(Material for this exercise)
****************

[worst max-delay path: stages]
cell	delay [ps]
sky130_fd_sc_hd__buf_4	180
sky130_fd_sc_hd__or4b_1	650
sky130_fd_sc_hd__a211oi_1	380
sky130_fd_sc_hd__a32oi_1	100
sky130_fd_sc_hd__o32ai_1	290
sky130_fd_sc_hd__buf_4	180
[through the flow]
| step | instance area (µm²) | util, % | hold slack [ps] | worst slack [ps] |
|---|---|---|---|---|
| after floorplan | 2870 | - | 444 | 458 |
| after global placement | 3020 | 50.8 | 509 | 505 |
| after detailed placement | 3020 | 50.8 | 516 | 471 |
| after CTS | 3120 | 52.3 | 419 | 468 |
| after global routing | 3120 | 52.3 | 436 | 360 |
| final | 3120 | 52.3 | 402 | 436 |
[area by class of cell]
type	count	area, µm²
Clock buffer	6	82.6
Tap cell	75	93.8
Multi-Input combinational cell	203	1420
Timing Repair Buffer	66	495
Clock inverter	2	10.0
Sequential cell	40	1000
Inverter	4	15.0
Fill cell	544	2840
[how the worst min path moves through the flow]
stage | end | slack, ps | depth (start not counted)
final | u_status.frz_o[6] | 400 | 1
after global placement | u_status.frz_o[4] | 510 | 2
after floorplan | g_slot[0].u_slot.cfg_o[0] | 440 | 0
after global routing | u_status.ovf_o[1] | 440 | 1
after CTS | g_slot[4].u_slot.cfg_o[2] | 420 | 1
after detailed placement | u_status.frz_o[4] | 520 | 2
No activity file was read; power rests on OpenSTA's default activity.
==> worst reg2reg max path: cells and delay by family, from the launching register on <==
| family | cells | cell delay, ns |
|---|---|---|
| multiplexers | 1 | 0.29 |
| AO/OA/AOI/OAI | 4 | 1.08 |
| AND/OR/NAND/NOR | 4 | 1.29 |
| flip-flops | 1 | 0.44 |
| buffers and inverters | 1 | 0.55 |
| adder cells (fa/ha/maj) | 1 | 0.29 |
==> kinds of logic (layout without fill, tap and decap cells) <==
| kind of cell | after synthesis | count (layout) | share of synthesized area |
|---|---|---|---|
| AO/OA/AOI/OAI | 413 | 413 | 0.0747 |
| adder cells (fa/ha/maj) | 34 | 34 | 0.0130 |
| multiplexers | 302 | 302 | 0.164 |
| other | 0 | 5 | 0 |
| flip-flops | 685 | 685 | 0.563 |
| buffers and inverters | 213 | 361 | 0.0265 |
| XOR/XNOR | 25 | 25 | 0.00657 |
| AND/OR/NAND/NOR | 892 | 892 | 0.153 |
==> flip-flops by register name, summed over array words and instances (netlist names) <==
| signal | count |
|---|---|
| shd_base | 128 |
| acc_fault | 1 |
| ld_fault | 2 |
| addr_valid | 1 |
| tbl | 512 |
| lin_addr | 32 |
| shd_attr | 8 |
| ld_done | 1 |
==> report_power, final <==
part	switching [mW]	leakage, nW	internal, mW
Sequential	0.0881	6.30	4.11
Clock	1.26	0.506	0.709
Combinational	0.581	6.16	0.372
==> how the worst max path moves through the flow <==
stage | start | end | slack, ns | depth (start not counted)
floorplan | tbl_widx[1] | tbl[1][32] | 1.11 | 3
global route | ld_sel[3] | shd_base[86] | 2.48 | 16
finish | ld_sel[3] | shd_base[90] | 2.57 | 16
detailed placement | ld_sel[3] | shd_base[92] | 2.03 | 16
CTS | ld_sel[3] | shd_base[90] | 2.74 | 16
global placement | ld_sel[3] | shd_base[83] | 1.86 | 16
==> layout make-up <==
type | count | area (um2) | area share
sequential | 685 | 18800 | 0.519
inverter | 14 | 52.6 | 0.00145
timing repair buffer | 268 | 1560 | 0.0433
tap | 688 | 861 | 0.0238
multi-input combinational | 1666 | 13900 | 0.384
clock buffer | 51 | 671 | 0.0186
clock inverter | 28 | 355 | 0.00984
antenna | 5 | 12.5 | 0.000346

****************

(Action item) All records shown above are to be output exactly.

(Response for this exercise)
[worst max-delay path: stages]
cell	delay [ps]
sky130_fd_sc_hd__buf_4	180
sky130_fd_sc_hd__or4b_1	650
sky130_fd_sc_hd__a211oi_1	380
sky130_fd_sc_hd__a32oi_1	100
sky130_fd_sc_hd__o32ai_1	290
sky130_fd_sc_hd__buf_4	180
[through the flow]
| step | instance area (µm²) | util, % | hold slack [ps] | worst slack [ps] |
|---|---|---|---|---|
| after floorplan | 2870 | - | 444 | 458 |
| after global placement | 3020 | 50.8 | 509 | 505 |
| after detailed placement | 3020 | 50.8 | 516 | 471 |
| after CTS | 3120 | 52.3 | 419 | 468 |
| after global routing | 3120 | 52.3 | 436 | 360 |
| final | 3120 | 52.3 | 402 | 436 |
[area by class of cell]
type	count	area, µm²
Clock buffer	6	82.6
Tap cell	75	93.8
Multi-Input combinational cell	203	1420
Timing Repair Buffer	66	495
Clock inverter	2	10.0
Sequential cell	40	1000
Inverter	4	15.0
Fill cell	544	2840
[how the worst min path moves through the flow]
stage | end | slack, ps | depth (start not counted)
final | u_status.frz_o[6] | 400 | 1
after global placement | u_status.frz_o[4] | 510 | 2
after floorplan | g_slot[0].u_slot.cfg_o[0] | 440 | 0
after global routing | u_status.ovf_o[1] | 440 | 1
after CTS | g_slot[4].u_slot.cfg_o[2] | 420 | 1
after detailed placement | u_status.frz_o[4] | 520 | 2
No activity file was read; power rests on OpenSTA's default activity.
==> worst reg2reg max path: cells and delay by family, from the launching register on <==
| family | cells | cell delay, ns |
|---|---|---|
| multiplexers | 1 | 0.29 |
| AO/OA/AOI/OAI | 4 | 1.08 |
| AND/OR/NAND/NOR | 4 | 1.29 |
| flip-flops | 1 | 0.44 |
| buffers and inverters | 1 | 0.55 |
| adder cells (fa/ha/maj) | 1 | 0.29 |
==> kinds of logic (layout without fill, tap and decap cells) <==
| kind of cell | after synthesis | count (layout) | share of synthesized area |
|---|---|---|---|
| AO/OA/AOI/OAI | 413 | 413 | 0.0747 |
| adder cells (fa/ha/maj) | 34 | 34 | 0.0130 |
| multiplexers | 302 | 302 | 0.164 |
| other | 0 | 5 | 0 |
| flip-flops | 685 | 685 | 0.563 |
| buffers and inverters | 213 | 361 | 0.0265 |
| XOR/XNOR | 25 | 25 | 0.00657 |
| AND/OR/NAND/NOR | 892 | 892 | 0.153 |
==> flip-flops by register name, summed over array words and instances (netlist names) <==
| signal | count |
|---|---|
| shd_base | 128 |
| acc_fault | 1 |
| ld_fault | 2 |
| addr_valid | 1 |
| tbl | 512 |
| lin_addr | 32 |
| shd_attr | 8 |
| ld_done | 1 |
==> report_power, final <==
part	switching [mW]	leakage, nW	internal, mW
Sequential	0.0881	6.30	4.11
Clock	1.26	0.506	0.709
Combinational	0.581	6.16	0.372
==> how the worst max path moves through the flow <==
stage | start | end | slack, ns | depth (start not counted)
floorplan | tbl_widx[1] | tbl[1][32] | 1.11 | 3
global route | ld_sel[3] | shd_base[86] | 2.48 | 16
finish | ld_sel[3] | shd_base[90] | 2.57 | 16
detailed placement | ld_sel[3] | shd_base[92] | 2.03 | 16
CTS | ld_sel[3] | shd_base[90] | 2.74 | 16
global placement | ld_sel[3] | shd_base[83] | 1.86 | 16
==> layout make-up <==
type | count | area (um2) | area share
sequential | 685 | 18800 | 0.519
inverter | 14 | 52.6 | 0.00145
timing repair buffer | 268 | 1560 | 0.0433
tap | 688 | 861 | 0.0238
multi-input combinational | 1666 | 13900 | 0.384
clock buffer | 51 | 671 | 0.0186
clock inverter | 28 | 355 | 0.00984
antenna | 5 | 12.5 | 0.000346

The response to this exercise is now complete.